What mainly affects packet loss / choke?

I have pretty lacking internet d/u speeds (specifically 8mb (advertised) down and 0.5 up), and my ISP doesn't really like reliability that much, but even if I do have 120ms (which is mediocre for me) I still see a lot of signs of packet loss and choke and games such as Overwatch and TF2.
I find that sometimes, even if I have 80ms to a server (which is considered excellent for me), I still find it unplayable if a lot of packet loss is present (i.e. jittery player models, awkward movement, etc.), but If I have around 120ms with minimal packet loss, it becomes much more clear, especially in competitive games. I have about 6 static computers on my network (3 of which are connected through powerline) and 2 of them are used for streaming.

My question is, will a better router solution (instead of my crappy Netis ISP provided one) decrease / help with packet loss and/or choke? If so can you recommend me one?
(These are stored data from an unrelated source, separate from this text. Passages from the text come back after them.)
What follows belongs to an exercise in optimizing a design on an open flow for small area, a short achievable clock period and few clock cycles; a production flow would make more cautious choices. At most, simulation tests tie the RTL to the original design; equivalence was not proved. The flow treats the clock pin as an ideal source, which a real chip does not have. Power and IR drop assume default switching activity.

// wildcard_glob_matcher
module wildcard_glob_matcher (
    input  wire               clk,
    input  wire               rst_n,
    input  wire               item_valid,
    output logic              item_ready,
    input  wire  [9:0]        item_in,
    output logic              result_valid,
    input  wire               result_ready,
    output logic [1:0]        result
);
For scale: roughly 2,300 cells after synthesis, roughly 18 I/O pins, roughly 31,000 um^2 of cells after synthesis.
==> flow/config.mk <==
export PLATFORM = sky130hd
export DESIGN_NAME = wildcard_glob_matcher
export DESIGN_NICKNAME = wildcard_glob_matcher
export VERILOG_FILES = /design/flow/design.v
export SDC_FILE = /design/flow/constraint.sdc
export NUM_CORES = 4
export LEC_CHECK = 0
export CAP_MARGIN = 20
export CORE_MARGIN = 2
export CORE_UTILIZATION = 60
export CTS_BUF_LIST = sky130_fd_sc_hd__clkbuf_8 sky130_fd_sc_hd__clkbuf_16
export CTS_CLUSTER_DIAMETER = 100
export CTS_CLUSTER_SIZE = 30
export SETUP_SLACK_MARGIN = 1.6
export SLEW_MARGIN = 20
export TNS_END_PERCENT = 3
==> flow/constraint.sdc <==
create_clock -name core_clock -period 3.0 [get_ports {clk}]
set_input_delay 0.6000 -clock core_clock [delete_from_list [all_inputs] [get_ports {clk}]]
set_output_delay 0.6000 -clock core_clock [all_outputs]
set_load 0.01 [all_outputs]
standard.sh (not shown) runs the stock make flow with config.mk's settings and CLKGATE_MAP_FILE= SYNTH_SCRIPT=/design/flow/synth_recipe.tcl, a recipe that flattens the netlist after the stock synthesis.
==> flow/flow/run.sh <==
#!/bin/bash
# Standard layout; after clock tree synthesis the tree's root buffer is taken out so the clock
# port drives the tree's first level directly, each first-level buffer is split in two by where
# its loads sit, and timing is repaired (instead of in cts).
set -euo pipefail
export BUFFER_PORTS_ARGS="-buffer_cell sky130_fd_sc_hd__buf_4"
export SKIP_CTS_REPAIR_TIMING=1
export POST_CTS_TCL="$PWD/flow/post_cts.tcl"
bash standard.sh > standard_flow.log 2>&1
Other scripts of this flow, unchanged in this note and not shown: flow/flow/post_cts.tcl
The baseline finished clean.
I've been looking at the Netgear 2000 and the Netgear 3500L, they both seem like adequate solutions, but I want to make sure first.
If a change of hardware is unlikely to help with my issue, can someone recommend some other solution (apart from the obvious ones)?
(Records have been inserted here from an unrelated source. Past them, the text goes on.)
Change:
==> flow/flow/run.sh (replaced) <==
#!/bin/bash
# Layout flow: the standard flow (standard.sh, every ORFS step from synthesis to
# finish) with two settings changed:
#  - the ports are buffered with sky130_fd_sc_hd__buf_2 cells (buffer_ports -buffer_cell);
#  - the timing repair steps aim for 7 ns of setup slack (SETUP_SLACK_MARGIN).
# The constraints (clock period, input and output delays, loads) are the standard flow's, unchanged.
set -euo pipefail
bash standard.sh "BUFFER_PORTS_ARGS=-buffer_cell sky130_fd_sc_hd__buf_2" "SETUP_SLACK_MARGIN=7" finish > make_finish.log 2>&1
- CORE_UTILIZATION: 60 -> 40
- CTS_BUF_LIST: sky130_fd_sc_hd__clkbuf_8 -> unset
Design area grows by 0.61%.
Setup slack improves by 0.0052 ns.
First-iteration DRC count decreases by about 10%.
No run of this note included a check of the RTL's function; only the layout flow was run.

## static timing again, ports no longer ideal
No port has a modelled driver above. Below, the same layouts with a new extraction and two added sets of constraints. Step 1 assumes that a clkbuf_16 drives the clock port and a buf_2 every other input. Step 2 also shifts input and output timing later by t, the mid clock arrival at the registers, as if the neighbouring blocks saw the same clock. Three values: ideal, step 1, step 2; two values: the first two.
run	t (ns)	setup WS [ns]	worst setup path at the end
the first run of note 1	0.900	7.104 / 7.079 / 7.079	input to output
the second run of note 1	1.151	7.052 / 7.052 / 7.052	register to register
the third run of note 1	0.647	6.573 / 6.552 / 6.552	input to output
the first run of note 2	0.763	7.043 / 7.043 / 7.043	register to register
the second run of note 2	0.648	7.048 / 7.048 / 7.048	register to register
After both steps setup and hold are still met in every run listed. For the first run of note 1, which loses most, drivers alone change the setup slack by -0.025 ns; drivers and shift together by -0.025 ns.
Thanks for your reading/answering time in advance! (Also, sorry if i'm not the brightest.)

Before going that route I think you should make sure the cabling is done well. I had huge issues with my connection too and turned out to be that some cables were bad and my ISP changed them without charging me a single penny. If you can get the same kind of assistence go for it first.
Than, if you're using an Intel NIC like the I218-V, you can go into the driver settings and use the option to check the quality of transmission and the cable between your modem/router and the PC.
If that's not the problem too ask your ISP to check the SNR ratio and adjust your internet speed accordingly to avoid the packet loos (might result in slower internet speed).
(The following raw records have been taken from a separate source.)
Background: an optimization exercise with open tools, aiming at small area, a short achievable clock period and few clock cycles per item. Do not read the settings as production practice.
RTL that was checked went through simulation tests only; none was proved equivalent to the original.
Power figures rest on the tool's default switching activity, not on a simulated workload. No driver is modelled on the clock port, so clocking that relies on it looks cheaper here than on a real chip.

Setup of v8:
==> flow/design.v <==
`timescale 1ns/1ns
`default_nettype none
package reg_bank_pkg;
    localparam logic [1:0] RESP_OKAY = 2'b00;
    localparam int BYTE_BITS  = 8;      
    localparam int WORD_SHIFT = 2;      
endpackage
`default_nettype wire
`timescale 1ns/1ns
`default_nettype none
module reg_bank #(
    parameter int ADDR_WIDTH = 6,
    parameter int DATA_WIDTH = 32
) (
    input  wire                                            ACLK,
    input  wire                                            ARESET,
    input  logic [DATA_WIDTH/reg_bank_pkg::BYTE_BITS-1:0]  wr_lane,    
    input  logic [(1<<(ADDR_WIDTH-reg_bank_pkg::WORD_SHIFT))-1:0] wr_sel,   
    input  logic [DATA_WIDTH-1:0]                          wr_data,
    input  logic [(1<<(ADDR_WIDTH-reg_bank_pkg::WORD_SHIFT))-1:0] rd_sel,   
    output logic [DATA_WIDTH-1:0]                          rd_data
);
    localparam int NUM_REGS  = 1 << (ADDR_WIDTH - reg_bank_pkg::WORD_SHIFT);
    localparam int NUM_LANES = DATA_WIDTH / reg_bank_pkg::BYTE_BITS;
    localparam int BB        = reg_bank_pkg::BYTE_BITS;
    logic [DATA_WIDTH-1:0] regs [NUM_REGS];
    logic clr_q;
    always_ff @(posedge ACLK) begin
        clr_q <= ARESET;
    end
    always_ff @(posedge ACLK) begin
        for (int i = 0; i < NUM_REGS; i++) begin
            for (int b = 0; b < NUM_LANES; b++) begin
                if (clr_q || (wr_lane[b] && wr_sel[i])) begin
                    regs[i][b*BB +: BB] <= clr_q ? '0 : wr_data[b*BB +: BB];
                end
            end
        end
    end
    always_comb begin
        rd_data = '0;
        for (int i = 0; i < NUM_REGS; i++) begin
            rd_data = rd_data | (regs[i] & {DATA_WIDTH{rd_sel[i]}});
        end
    end
endmodule
`default_nettype wire
`timescale 1ns/1ns
`default_nettype none
module axil_write_ctrl #(
    parameter int ADDR_WIDTH = 6,
    parameter int DATA_WIDTH = 32
) (
    input  wire                                            ACLK,
    input  wire                                            ARESET,
    input  logic [ADDR_WIDTH-1:0]                          AWADDR,
    input  logic                                           AWVALID,
    output logic                                           AWREADY,
    input  logic [DATA_WIDTH-1:0]                          WDATA,
    input  logic [DATA_WIDTH/reg_bank_pkg::BYTE_BITS-1:0]  WSTRB,
    input  logic                                           WVALID,
    output logic                                           WREADY,
    output logic [1:0]                                     BRESP,
    output logic                                           BVALID,
    input  logic                                           BREADY,
    output logic [DATA_WIDTH/reg_bank_pkg::BYTE_BITS-1:0]  wr_lane,
    output logic [(1<<(ADDR_WIDTH-reg_bank_pkg::WORD_SHIFT))-1:0] wr_sel,   
    output logic [DATA_WIDTH-1:0]                          wr_data
);
    localparam int IW = ADDR_WIDTH - reg_bank_pkg::WORD_SHIFT;
    logic          awready_q, wready_q, bvalid_q, bfull_q;
    logic          qv0, qv1;             
    logic [IW-1:0] q0, q1;               
    logic [IW-1:0]      q_src;
    logic [(1<<IW)-1:0] sel_q;           
    logic               bvalid_o;        
    logic aw_hs, w_hs, b_hs;
    logic qv0_n, qv1_n, bvalid_n, bfull_n;
    assign aw_hs = AWVALID & ~qv1;                  
    assign w_hs  = WVALID & qv0 & ~bfull_q;         
    assign b_hs  = bvalid_q & BREADY;
    always_comb begin
        qv0_n = (qv0 & ~w_hs) | qv1 | aw_hs;
        qv1_n = (qv1 & ~w_hs) | (aw_hs & qv0 & ~w_hs) | (aw_hs & qv1);
        case ({w_hs, b_hs})
            2'b10:   begin bvalid_n = 1'b1;     bfull_n = bvalid_q;          end
            2'b01:   begin bvalid_n = bfull_q;  bfull_n = 1'b0;              end
            default: begin bvalid_n = bvalid_q; bfull_n = bfull_q;           end
        endcase
    end
    always_ff @(posedge ACLK) begin
        if (ARESET) begin
            qv0       <= 1'b0;
            qv1       <= 1'b0;
            bvalid_q  <= 1'b0;
            bvalid_o  <= 1'b0;
            bfull_q   <= 1'b0;
            awready_q <= 1'b1;
            wready_q  <= 1'b0;
        end else begin
            qv0       <= qv0_n;
            qv1       <= qv1_n;
            bvalid_q  <= bvalid_n;
            bvalid_o  <= w_hs | (bvalid_o & ~(BREADY & ~bfull_q));
            bfull_q   <= bfull_n;
            awready_q <= ~qv1_n;
            wready_q  <= qv0_n & ~bfull_n;
        end
    end
    assign q_src = qv1 ? q1 : AWADDR[ADDR_WIDTH-1:reg_bank_pkg::WORD_SHIFT];
    always_ff @(posedge ACLK) begin
        q0 <= (w_hs || !qv0) ? q_src : q0;
        for (int i = 0; i < (1<<IW); i++) begin
            sel_q[i] <= (w_hs || !qv0) ? (q_src == i) : (q0 == i);
        end
        if (w_hs || !qv1) begin
            q1 <= AWADDR[ADDR_WIDTH-1:reg_bank_pkg::WORD_SHIFT];
        end
    end
    assign wr_lane  = WSTRB & {(DATA_WIDTH/reg_bank_pkg::BYTE_BITS){w_hs}};
    assign wr_sel   = sel_q;
    assign wr_data  = WDATA;
    assign AWREADY = awready_q;
    assign WREADY  = wready_q;
    assign BVALID  = bvalid_o;
    assign BRESP   = reg_bank_pkg::RESP_OKAY;
endmodule
`default_nettype wire
`timescale 1ns/1ns
`default_nettype none
module axil_read_ctrl #(
    parameter int ADDR_WIDTH = 6,
    parameter int DATA_WIDTH = 32
) (
    input  wire                                            ACLK,
    input  wire                                            ARESET,
    input  logic [ADDR_WIDTH-1:0]                          ARADDR,
    input  logic                                           ARVALID,
    output logic                                           ARREADY,
    output logic [DATA_WIDTH-1:0]                          RDATA,
    output logic [1:0]                                     RRESP,
    output logic                                           RVALID,
    input  logic                                           RREADY,
    output logic [(1<<(ADDR_WIDTH-reg_bank_pkg::WORD_SHIFT))-1:0] rd_sel,
    input  logic [DATA_WIDTH-1:0]                          rd_data
);
    localparam int IW = ADDR_WIDTH - reg_bank_pkg::WORD_SHIFT;
    logic                  arready_q, rvalid_q;
    logic                  qv0, qv1;         
    logic [IW-1:0]         q0, q1;           
    logic [DATA_WIDTH-1:0] rdata_q;
    logic [IW-1:0]         q_src;
    logic                  rvalid_o;         
    logic [(1<<IW)-1:0]    sel_q;            
    logic ar_hs, ld;
    logic qv0_n, qv1_n;
    assign ar_hs = ARVALID & ~qv1;                  
    assign ld    = qv0 & (~rvalid_q | RREADY);    
    always_comb begin
        qv0_n = (qv0 & ~ld) | qv1 | ar_hs;
        qv1_n = (qv1 & ~ld) | (ar_hs & qv0 & ~ld);
    end
    always_ff @(posedge ACLK) begin
        if (ARESET) begin
            qv0       <= 1'b0;
            qv1       <= 1'b0;
            rvalid_q  <= 1'b0;
            rvalid_o  <= 1'b0;
            arready_q <= 1'b1;
        end else begin
            qv0       <= qv0_n;
            qv1       <= qv1_n;
            rvalid_q  <= ld | (rvalid_q & ~RREADY);
            rvalid_o  <= ld | (rvalid_o & ~RREADY);
            arready_q <= ~qv1_n;
        end
    end
    assign q_src = qv1 ? q1 : ARADDR[ADDR_WIDTH-1:reg_bank_pkg::WORD_SHIFT];
    always_ff @(posedge ACLK) begin
        q0 <= (ld || !qv0) ? q_src : q0;
        for (int i = 0; i < (1<<IW); i++) begin
            sel_q[i] <= (ld || !qv0) ? (q_src == i) : (q0 == i);
        end
        if (ld || !qv1) begin
            q1 <= ARADDR[ADDR_WIDTH-1:reg_bank_pkg::WORD_SHIFT];
        end
        rdata_q <= (rd_data & {DATA_WIDTH{ld}}) | (rdata_q & {DATA_WIDTH{rvalid_q & ~RREADY}});
    end
    assign rd_sel   = sel_q;
    assign RDATA    = rdata_q;
    assign RVALID   = rvalid_o;
    assign ARREADY  = arready_q;
    assign RRESP    = reg_bank_pkg::RESP_OKAY;
endmodule
`default_nettype wire
`timescale 1ns/1ns
`default_nettype none
module axil_reg_slave #(
    parameter int ADDR_WIDTH = 6,
    parameter int DATA_WIDTH = 32
) (
    input  wire                                            ACLK,
    input  wire                                            ARESET,
    input  logic [ADDR_WIDTH-1:0]                          AWADDR,
    input  logic                                           AWVALID,
    output logic                                           AWREADY,
    input  logic [DATA_WIDTH-1:0]                          WDATA,
    input  logic [DATA_WIDTH/reg_bank_pkg::BYTE_BITS-1:0]  WSTRB,
    input  logic                                           WVALID,
    output logic                                           WREADY,
    output logic [1:0]                                     BRESP,
    output logic                                           BVALID,
    input  logic                                           BREADY,
    input  logic [ADDR_WIDTH-1:0]                          ARADDR,
    input  logic                                           ARVALID,
    output logic                                           ARREADY,
    output logic [DATA_WIDTH-1:0]                          RDATA,
    output logic [1:0]                                     RRESP,
    output logic                                           RVALID,
    input  logic                                           RREADY
);
    logic [DATA_WIDTH/reg_bank_pkg::BYTE_BITS-1:0]  wr_lane;
    logic [(1<<(ADDR_WIDTH-reg_bank_pkg::WORD_SHIFT))-1:0] wr_sel;
    logic [DATA_WIDTH-1:0]            wr_data;
    logic [(1<<(ADDR_WIDTH-reg_bank_pkg::WORD_SHIFT))-1:0] rd_sel;
    logic [DATA_WIDTH-1:0]            rd_data;
    axil_write_ctrl #(
        .ADDR_WIDTH (ADDR_WIDTH),
        .DATA_WIDTH (DATA_WIDTH)
    ) u_write_ctrl (
        .ACLK     (ACLK),
        .ARESET   (ARESET),
        .AWADDR   (AWADDR),
        .AWVALID  (AWVALID),
        .AWREADY  (AWREADY),
        .WDATA    (WDATA),
        .WSTRB    (WSTRB),
        .WVALID   (WVALID),
        .WREADY   (WREADY),
        .BRESP    (BRESP),
        .BVALID   (BVALID),
        .BREADY   (BREADY),
        .wr_lane  (wr_lane),
        .wr_sel   (wr_sel),
        .wr_data  (wr_data)
    );
    axil_read_ctrl #(
        .ADDR_WIDTH (ADDR_WIDTH),
        .DATA_WIDTH (DATA_WIDTH)
    ) u_read_ctrl (
        .ACLK     (ACLK),
        .ARESET   (ARESET),
        .ARADDR   (ARADDR),
        .ARVALID  (ARVALID),
        .ARREADY  (ARREADY),
        .RDATA    (RDATA),
        .RRESP    (RRESP),
        .RVALID   (RVALID),
        .RREADY   (RREADY),
        .rd_sel   (rd_sel),
        .rd_data  (rd_data)
    );
    reg_bank #(
        .ADDR_WIDTH (ADDR_WIDTH),
        .DATA_WIDTH (DATA_WIDTH)
    ) u_reg_bank (
        .ACLK     (ACLK),
        .ARESET   (ARESET),
        .wr_lane  (wr_lane),
        .wr_sel   (wr_sel),
        .wr_data  (wr_data),
        .rd_sel   (rd_sel),
        .rd_data  (rd_data)
    );
endmodule
`default_nettype wire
Well if I were to re-cable, i'd rather just lend a Cat5e box and do it myself. I'm pretty sure the people who answer the phone/sit at the register don't even know what SNRr is, and if they redirect me to a mechanic I have to hold for like 30 minutes, but i'll think of something. But I still want to ask whether a better router will decrease choke/packet loss, just as reference.

What are the specs on the modem that you're using? Also for those speeds basically any modem, even the more basic home router, can handle it.

It's a Netis WF2411I, not a very reliable one, constantly has weird kernel issues. Maybe it's not meant for very frequent packet transmission?

Well if you're having constant kernel issues with it might be the problem. If you stream a 1080p 60FPS video from Youtube you're having the same issues you're having during gaming?

Essentially yeah, but much less.

So I guess getting a newer modem/router, even a 30$ one, will make things better for sure. But you should make sure that your ISP allows 3rd party modems to be configured on their network. Maybe you're even going to get better speeds because the newer modem can handle the SNR better.

Alright, i'll look into it. Thanks a bunch for the recommendations!

You're welcome (:

if your concern is with packet loss, first check your local network

ping -n 100 'your default gateway address' and measure for packet loss and the average time of the packets. Ensure that there is no packet loss and that average ping time is less than <50 ms over wifi. If you're hardwired it should be 1 ms flat or less.

then send ping to websites like you tube and see how much time this takes and if any loss. If loss, then do a ping trace tracert 'ipaddress' to see where you're hopping around. If you spend a lot of time and ms in your carriers network; then the issue may be caused by them.

Lastly, always test your cables and reterminate any loose or any cables you feel are not up to snuff.

There are too many variables to compile a simple answer to the question. Start with the poster aboves idea. If the latency is outside your network, call your ISP. If inside, star doing process of elimination.

Connect straight to the router. Still have latency? Connect straight to the switch. Still latency? Work your way back to where it was plugged in initially to see where the chokepoint is at.